In the case of a distal limb wound in a horse, it is generally accepted that after cleaning the wound, a dressing should be applied and covered with a bandage to decrease contamination and oedema, absorb exudate, minimise movement and protect against more trauma [19]. It is recommended to change bandages every 3 to 5 days depending on the discharge and evolution of the wound healing [21]. To uniformize the method, the authors chose to change the bandages every 4 days.

Contrary to our hypothesis that wounds treated with the synthetic epidermis spray would heal faster, no significant effect on the kinetics of the healing time was observed after day 32. The transient increase in wound volume that occurred in wounds treated with standard bandaging did not affect the healing time. This was supported by a previous report [19].

The SES was only applied once on day 0. No further application was made. The manufacturer describes a progressive resorption of its product. The application technique of the synthetic epidermis is easy and only requires the horse to be immobilised for approximately three minutes to allow polymerisation. The minimal material requirement also has a significant impact on the overall cost of treatment compared to standard bandaging changed every 4 days. In addition, this treatment could be an alternative for dangerous horses that do not tolerate bandages and could have an impact on the safety of veterinarians and owners. However, itching, external trauma or self-trauma to the wounds would not be prevented by this type of dressing.

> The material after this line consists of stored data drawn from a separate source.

`src/rtl/mul8_shift_add_pkg.sv`:
```
// Shared definitions for the execution-unit sequencers (MUL now, DIV later).
//   state_t   : sequencer state encoding (idle / iterate / final fix-up)
//   ITER_LAST : value of the 3-bit iteration counter on the last iteration
package mul8_shift_add_pkg;

    typedef enum logic [1:0] {
        ST_IDLE = 2'd0,
        ST_RUN  = 2'd1,
        ST_FIX  = 2'd2
    } state_t;

    localparam logic [2:0] ITER_LAST = 3'd7;

endpackage

```
`src/rtl/adder.sv`:
```
// 8-bit adder without carry-in, shared with the ALU data path.
//   A, B : addends
//   Sum  : low 8 bits of A+B
//   Cout : carry out of bit 7
module adder (
    input  logic [7:0] A,
    input  logic [7:0] B,
    output logic [7:0] Sum,
    output logic       Cout
);

    assign {Cout, Sum} = {1'b0, A} + {1'b0, B};

endmodule

```
`src/rtl/mul8_shift_add.sv`:
```
// Sequential 8x8 -> 16 multiplier (8086 byte MUL / IMUL), radix-2
// shift-and-add, one iteration per clock.  Signed operands are reduced to
// magnitudes on capture, and the sign is restored in the final FIX cycle.
//   clk, rst   : clock, synchronous active-high reset
//   start      : request, accepted only while busy=0
//   is_signed  : 1 = IMUL, 0 = MUL (sampled with start)
//   A, B       : multiplicand / multiplier (sampled with start)
//   product    : AH:AL result, held until the next completion
//   busy       : operation in progress
//   done       : one-cycle completion pulse
//   cf_of      : CF/OF value of the completed operation
module mul8_shift_add
    import mul8_shift_add_pkg::*;
#(
    parameter int ITER = 8
) (
    input  logic        clk,
    input  logic        rst,
    input  logic        start,
    input  logic        is_signed,
    input  logic [7:0]  A,
    input  logic [7:0]  B,
    output logic [15:0] product,
    output logic        busy,
    output logic        done,
    output logic        cf_of
);

    state_t          state, state_nxt;
    logic [ITER-1:0] hi, mcand, mplr;
    logic [2:0]      cnt;
    logic            sgn, is_signed_q;

    logic [7:0]      add_b, add_sum;
    logic            add_cout;
    logic [15:0]     mag, prod_nxt;
    logic            cf_nxt;

    // Next-state logic
    always_comb begin
        state_nxt = state;
        case (state)
            ST_IDLE: if (start)            state_nxt = ST_RUN;
            ST_RUN:  if (cnt == ITER_LAST) state_nxt = ST_FIX;
            ST_FIX:                        state_nxt = ST_IDLE;
            default:                       state_nxt = ST_IDLE;
        endcase
    end

    always_ff @(posedge clk) begin
        if (rst) state <= ST_IDLE;
        else     state <= state_nxt;
    end

    // FIX is still busy; the done cycle (first IDLE) is not.
    assign busy = (state != ST_IDLE);

    // Partial-product add: hi + (mplr[0] ? mcand : 0)
    assign add_b = mplr[0] ? mcand : 8'h00;

    adder u_adder (
        .A    (hi),
        .B    (add_b),
        .Sum  (add_sum),
        .Cout (add_cout)
    );

    // Sign restore and overflow flag, used only in FIX.
    assign mag      = {hi, mplr};
    assign prod_nxt = sgn ? (~mag + 16'd1) : mag;
    assign cf_nxt   = is_signed_q ? (prod_nxt[15:8] != {8{prod_nxt[7]}})
                                  : (|prod_nxt[15:8]);

    always_ff @(posedge clk) begin
        if (rst) begin
            hi          <= '0;
            mcand       <= '0;
            mplr        <= '0;
            cnt         <= '0;
            sgn         <= 1'b0;
            is_signed_q <= 1'b0;
            product     <= '0;
            cf_of       <= 1'b0;
            done        <= 1'b0;
        end else begin
            done <= 1'b0;
            case (state)
                ST_IDLE: begin
                    if (start) begin
                        // -128 negates to 0x80, which is the correct
                        // unsigned magnitude.
                        sgn         <= is_signed & (A[7] ^ B[7]);
                        is_signed_q <= is_signed;
                        mcand       <= (is_signed & A[7]) ? (~A + 8'd1) : A;
                        mplr        <= (is_signed & B[7]) ? (~B + 8'd1) : B;
                        hi          <= '0;
                        cnt         <= '0;
                    end
                end
                ST_RUN: begin
                    // 17-bit {Cout,Sum,mplr} shifted right by one; the
                    // consumed multiplier bit drops out of the bottom.
                    {hi, mplr} <= {add_cout, add_sum, mplr[7:1]};
                    cnt        <= cnt + 3'd1;
                end
                ST_FIX: begin
                    product <= prod_nxt;
                    cf_of   <= cf_nxt;
                    done    <= 1'b1;
                end
                default: ;
            endcase
        end
    end

endmodule

```
`config.mk`:
```
export PLATFORM = sky130hd
export DESIGN_NAME = mul8_shift_add
export DESIGN_NICKNAME = d
export VERILOG_FILES = /design/src/rtl/mul8_shift_add_pkg.sv /design/src/rtl/adder.sv /design/src/rtl/mul8_shift_add.sv
export SDC_FILE = /design/constraint.sdc
export NUM_CORES = 1
export LEC_CHECK = 0
export CAP_MARGIN = 20
export CORE_ASPECT_RATIO = 1.2
export CORE_UTILIZATION = 50
export CTS_BUF_LIST = sky130_fd_sc_hd__clkbuf_16
export DETAILED_ROUTE_END_ITERATION = 10
export PLACE_DENSITY = 0.74
export REMOVE_ABC_BUFFERS = 1
export SLEW_MARGIN = 20
export SYNTH_ARGS = -nofsm -noshare
export SYNTH_HDL_FRONTEND = slang
export SYNTH_SLANG_ARGS = --single-unit
export TNS_END_PERCENT = 20
```
`constraint.sdc`:
```
create_clock -name clk -period 7.7 [get_ports clk]
set_input_delay 1.54 -clock clk [delete_from_list [all_inputs] [get_ports clk]]
set_output_delay 1.54 -clock clk [all_outputs]
set_load 0.01 [all_outputs]
```
==> flow_summary.toml, run 1 <==
[synth]
yosys.area.top_type = "dfxtp_1"
syn_avg_cell_area_um2 = 7.81
synth_cell_type_count = 48
yosysWarningCount = 0
synthFlopType = "dfxtp_1"
synth_area_um2 = 2870
yosysTopAreaCellShare_pct = 34.2
synth-seq-cells = 49
ys_seq_area_share_pct = 34.2
synth-edff-count = 0
synthCells = 367
synth.area.top_cells = "dfxtp_1 (34%), xor2_1 (6.4%), nor2_1 (6.2%), ha_1 (5.7%), a21oi_1 (5.1%)"
synth.most_common_cell = "dfxtp_1"
synth_common_cells = "dfxtp_1 (49), nor2_1 (47), nand2_1 (36)"
async_flop_share_pct = 0

[power_and_ir_drop]
irDropWorstVdd_mv = 0.0892
power_leakage_uw = 0.00129
power_density_nw_per_um2 = 166

[worst_hold_path]
holdCritPathClass = "flip-flop to flip-flop"

[timing]
final-setup-viol-count = 0
tns_ns = 0
finalCritPeriodShare_pct = 41.8
slew_headroom_pct = 48.5
rsz0062_at_grt = "false"
min_period_ns = 3.22
finalHoldViolations = 0
worst_pin_slew_ns = 0.773
drv_slew = 0
max_freq_mhz = 311
clock_skew_ns = 0.00344
worst_slack_ns = 4.48

[clock_network]
max-clock-path-buffers = 2
hold_buffers = 0
insertion_delay_ns = 0.28
cts_tree = "done"
cts_max_level = 2
clk_pin_slew_ns = 0.06
post-cts-setup-buffers = 0
ctsRootBufferMaster = "clkbuf_16"
cts_buffers = 5
cts_resized = 0
cts_sinks = 49

[finish]
syn_to_final_growth_pct = 18.0
fin_area_um2 = 3380
fin_nets = 424
layout-drive-gt1-share_pct = 3.59
antenna_cells = 0
final_util_pct = 62.5
fillers = 517

[route]
route.detailed.drc = 0
ant_nets = 0
drt_iter0_drc = 144
wl_per_cell_um = 13.2
vias_per_cell = 5.74
drt_wl_total_um = 5940
vias = 2593
drt_first_pass_iters = 6

[floorplan]
die_h_um = 84.9
die_width_um = 71.1
ioPinCount = 39
start_util_pct = 53.0
design.core.area_um2 = 5410
rows = 29
dieArea_um2 = 6040

[grt]
grt_pass1_wl_um = 10400
grt_max_degree = 51
antenna_found_initial = 0
gr-total-overflow = 0
grt_usage_pct = 21.2
first_global_vias = 2339

[job]
cap_viol_max_count = 0

[setup_path]
critPathArrivalTime_ns = 3.36
crit_path_max_incr_delay_ns = 0.63
timing.critical_path.fanout_max = 23
slowest_stage = "and2_1"
cp-start-kind = "primary input"
critPathRequiredTime_ns = 7.84
cp-end-kind = "flip-flop"
worst-setup-path-type = "primary input to flip-flop"
path_cells = "clkdlybuf4s50_1, and2_1, nor2_1, a22oi_1, a21oi_1"

[placed_design]
place_ws_ns = 4.22
gp_congestion = 0.855
port_buffers = 38
place_area_um2 = 3240
hpwl_um = 4240

[status]
outcome = "completed"
## registers in the layout (all words and copies together) (netlist names)
signal / flops
state: 2
sgn: 1
cf_of: 1
mplr: 8
hi: 8
cnt: 3
is_signed_q: 1
mcand: 8
done: 1
product: 16
## worst max-delay path, delay by kind of cell
family | cells | cell delay [ns]
simple gates | 2 | 0.97
buf+inv | 1 | 0.48
compound gates | 2 | 0.37
## worst paths after layout
check | cells after the start | to | slack, ns | startpoint
min | 2 | mcand[7] | 0.45 | mcand[7]
max reg2reg | 7 | cf_of | 5.09 | mplr[3]
max | 5 | mplr[6] | 4.48 | start
min reg2reg | 2 | mcand[7] | 0.45 | mcand[7]
## placed cells by master, fill, tap and decap left out, types with 2 or more instances in the layout
| cell type | netlist | layout |
|---|---|---|
| a211oi_1 | 18 | 18 |
| a21o_1 | 2 | 2 |
| a21oi_1 | 29 | 29 |
| a221oi_1 | 2 | 2 |
| a22oi_1 | 6 | 6 |
| a31oi_1 | 4 | 4 |
| a32oi_1 | 2 | 2 |
| and2_1 | 9 | 9 |
| and3_1 | 2 | 2 |
| buf_4 | 0 | 2 |
| clkbuf_16 | 0 | 5 |
| clkdlybuf4s50_1 | 0 | 38 |
| dfxtp_1 | 49 | 49 |
| ha_1 | 13 | 13 |
| inv_1 | 13 | 14 |
| nand2_1 | 36 | 36 |
| nand2b_1 | 5 | 5 |
| nand3_1 | 17 | 17 |
| nand3b_1 | 3 | 3 |
| nor2_1 | 47 | 47 |
| nor2b_1 | 5 | 4 |
| nor3_1 | 8 | 8 |
| o21ai_0 | 11 | 11 |
| o21ai_1 | 2 | 2 |
| o22ai_1 | 2 | 2 |
| o31ai_1 | 4 | 4 |
| o41ai_1 | 2 | 2 |
| or3_1 | 7 | 7 |
| or4_4 | 2 | 2 |
| xnor2_1 | 5 | 5 |
| xor2_1 | 21 | 21 |
## routing by layer
metal	share of wire [%]	vias to the layer above	global-route usage, %
met1	46	1167	26.8
met3	3.3	17	2.85
met4	2.9	0	9.09
met2	48	71	36.3
li1	-	1338	-
met5	0	-	0
## cell type report
cell class | instances | area (um^2) | area share (%)
clock buffer | 5 | 125 | 3.70
inverter | 13 | 48.8 | 1.44
timing repair buffer | 40 | 395 | 11.7
multi-input combinational | 281 | 1750 | 51.6
sequential | 49 | 981 | 29.0
clock inverter | 2 | 7.51 | 0.222
tap | 62 | 77.6 | 2.29
## cell families after synthesis
family | count (synthesis) | synth area share [%]
adder cells (fa/ha/maj) | 14 | 6.38
AO/OA/AOI/OAI | 92 | 21.1
flip-flops | 49 | 34.2
buffers and inverters | 37 | 5.11
AND/OR/NAND/NOR | 148 | 24.9
multiplexers | 1 | 0.349
XOR/XNOR | 26 | 7.95
## where the power goes
group,switching [uW],internal (uW)
Clock,87.6,116
Sequential,10.7,262
Combinational,48.0,35.8
Total,146,414
## metrics by stage
| step | hold slack, ns | std cells | total power [uW] |
|---|---|---|---|
| finish | 0.453 | 452 | 560 |
| global route | 0.490 | 452 | 585 |
| CTS | 0.454 | 452 | 563 |
| detailed placement | 0.445 | 445 | 361 |
| global placement | 0.437 | 445 | 359 |
| floorplan | 0.421 | 343 | 327 |
No activity file was read; power rests on OpenSTA's default activity.
==> run 2, diff against run 1 <==
- clock period: 7.7 -> 3 ns (I/O delays scaled with it)
==> run 2 against run 1 <==
Net effect: the flow now finishes with violations (DRC); combinational power grew to 2.6 times the previous value; sequential share of layout area shrank 0.21 points; clock power grew to 2.5 times the previous value; largest cell class unchanged; largest power group unchanged.
==> flow_summary.toml, run 2 (synthesis gave the netlist of run 1 again) <==
[clock_network]
cts_tree = "done"
cts_sinks = 49
cts_buffers = 5
insertion_delay_ns = 0.28
post-cts-setup-buffers = 0
cts_max_level = 2
ctsRootBufferMaster = "clkbuf_16"
clk_pin_slew_ns = 0.06
cts_resized = 0
hold_buffers = 0
max-clock-path-buffers = 2

[timing]
clock_skew_ns = 0.00385
rsz0062_at_grt = "false"
slew_headroom_pct = 47.9
worst_pin_slew_ns = 0.781
min_period_ns = 2.55
max_freq_mhz = 392
tns_ns = 0
final-setup-viol-count = 0
finalCritPeriodShare_pct = 85.0
finalHoldViolations = 0
drv_slew = 0

[setup_path]
worst-setup-path-type = "flip-flop to flip-flop"
critPathArrivalTime_ns = 2.70
path_buf_inv = 0
slowest_stage = "or4_4"
path_cells = "or4_4, or3_1, o31ai_2, xor2_1, nand4_1, o311ai_1, nand3_1"
crit_family = "simple AND/OR/NAND/NOR gates"
cp-end-kind = "flip-flop"
cp-start-kind = "flip-flop"
crit_path_max_incr_delay_ns = 0.58
critPathRequiredTime_ns = 3.16
timing.critical_path.fanout_max = 7

[finish]
antenna_cells = 0
fin_nets = 428
final_common_cell = "dfxtp_1"
largest_reg_flops = 16
fin_area_um2 = 3410
mostFrequentLayoutCells = "dfxtp_1 (49), nor2_1 (47), clkdlybuf4s50_1 (38)"
fillers = 511
multiInputGateArea_um2 = 1740
regMostFlops = "product"
syn_to_final_growth_pct = 18.9
layout-drive-gt1-share_pct = 4.57
ff_latch_area_um2 = 981

[floorplan]
die_h_um = 84.9
start_util_pct = 53.0
ioPinCount = 39
design.core.area_um2 = 5410
die_width_um = 71.1
dieArea_um2 = 6040
rows = 29

[worst_hold_path]
holdCritPathClass = "flip-flop to flip-flop"

[route]
wl_per_cell_um = 13.2
vias_per_cell = 5.70
drt_first_pass_iters = 9
ant_nets = 0
drt_iter0_drc = 139
vias = 2597
route.detailed.drc = 3
drt_wl_total_um = 6000

[grt]
grt_most_used_layer = "met2"
antenna_found_initial = 0
grt_usage_pct = 21.1
grtUsageMet1_pct = 24.8
met3_usage_pct = 2.49
grt_max_degree = 30
grt_pass1_wl_um = 10400
first_global_vias = 2423
gr-total-overflow = 0
grt_use_met2_pct = 38.8

[job]
cap_viol_max_count = 0

[placed_design]
hpwl_um = 4440
port_buffers = 38
gp_congestion = 0.864
place_area_um2 = 3270

[power_and_ir_drop]
irDropWorstVdd_mv = 0.302
power_leakage_uw = 0.00131
power_density_nw_per_um2 = 422

[status]
failed_checks = "DRC"
outcome = "finished, violations left"
## run 2: tightest hold or removal path, delay by kind of cell, from the launching register on
kind	cells	cell delay (ns)
compound gates	1	0.05
flops	1	0.31
simple gates	1	0.05
## run 2: report_power, final
part | leakage [uW] | switching, uW | internal, uW | total [uW]
clock | 0.0000685 | 221 | 298 | 520
sequential | 0.000398 | 26.2 | 672 | 698
combinational | 0.000843 | 124 | 94.6 | 219
total | 0.00131 | 372 | 1070 | 1440
## run 2: path summary, 6_finish.rpt
check,start,slack (ns),cells past startpoint,endpoint
worst max register to register,mplr[3],0.45,7,cf_of
worst min-delay path,mcand[7],0.46,2,mcand[7]
worst max-delay path,mplr[3],0.45,7,cf_of
worst min register to register,mcand[7],0.46,2,mcand[7]
## run 2: area by class of cell
cell class | instances | area share, %
tap | 62 | 2.28
timing repair buffer | 44 | 12.5
inverter | 13 | 1.43
clock buffer | 5 | 3.67
multi-input combinational | 281 | 51.1
clock inverter | 2 | 0.220
sequential | 49 | 28.8
## run 2: per-stage QoR
stage | hold WS (ns) | setup WS [ns] | util [%] | total power, uW | std cells
after floorplan | 0.421 | 0.655 | - | 840 | 343
after global placement | 0.439 | 0.547 | 60.5 | 924 | 449
after detailed placement | 0.449 | 0.459 | 60.5 | 930 | 449
after CTS | 0.457 | 0.440 | 63.0 | 1450 | 456
after global routing | 0.482 | 0.257 | 63.0 | 1510 | 456
final | 0.458 | 0.451 | 63.0 | 1440 | 456
## run 2: layer usage
metal  part of all wire (%)  vias up
li1                       -     1354
met1                     46     1196
met3                    2.0        6
met2                     51       41
met4                    1.2        0
met5                      0        -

There were several limitations associated to the present study, including the small number of horses. The first limitation relates to the animal species studied. The study protocol used and well described for horses is always carried out on a small number of animals [15]. The horses were all adult and healthy and the results cannot be extrapolated to foals, elderly horses or individuals with a systemic disease. Although we deliberately left the wounds open for 6 hours before treatment to mimic normal contamination, for ethical reasons we had to create the wounds with a surgical technique that met the standards of cleanliness and sterilisation of the material. Similarly, our wounds only affect the skin tissue, whereas very often the deeper layers are also affected to varying degrees. The type of wounds studied here are similar to, naturally occurring, acute, poorly contaminated superficial degloving injuries and cannot be extrapolated to wounds presented at a more chronic stage, highly contaminated or infected, or affecting deeper structures such as bone or synovial cavities. The authors believe that deeper wounds would necessitate different care and therefore would not be treated in the first instance with SES. In addition, the study was conducted in winter excluding the presence of insects (e.g. flies).

Conclusion

The synthetic epidermis spray (Novacika®, Cohesive S.A.S, France) studied in this wound model has allowed healing without the production of EGT but did not reduce the median wound healing time compared to a standard bandaging technique. The SES is potentially an interesting alternative for the management of secondary intention wound healing of superficial and non-infected distal limb wounds in adult horses because of its economical and practical aspects. However, all statistical inference (p-values especially) must be interpreted with caution, given the size of the sample.

Supporting information

S1 Table. Data of the wound assessment through the study period.

https://doi.org/10.1371/journal.pone.0299990.s001

(XLSX)

Acknowledgments

The authors wish to acknowledge Maud Roux and Claire Forray for their technical help during the study.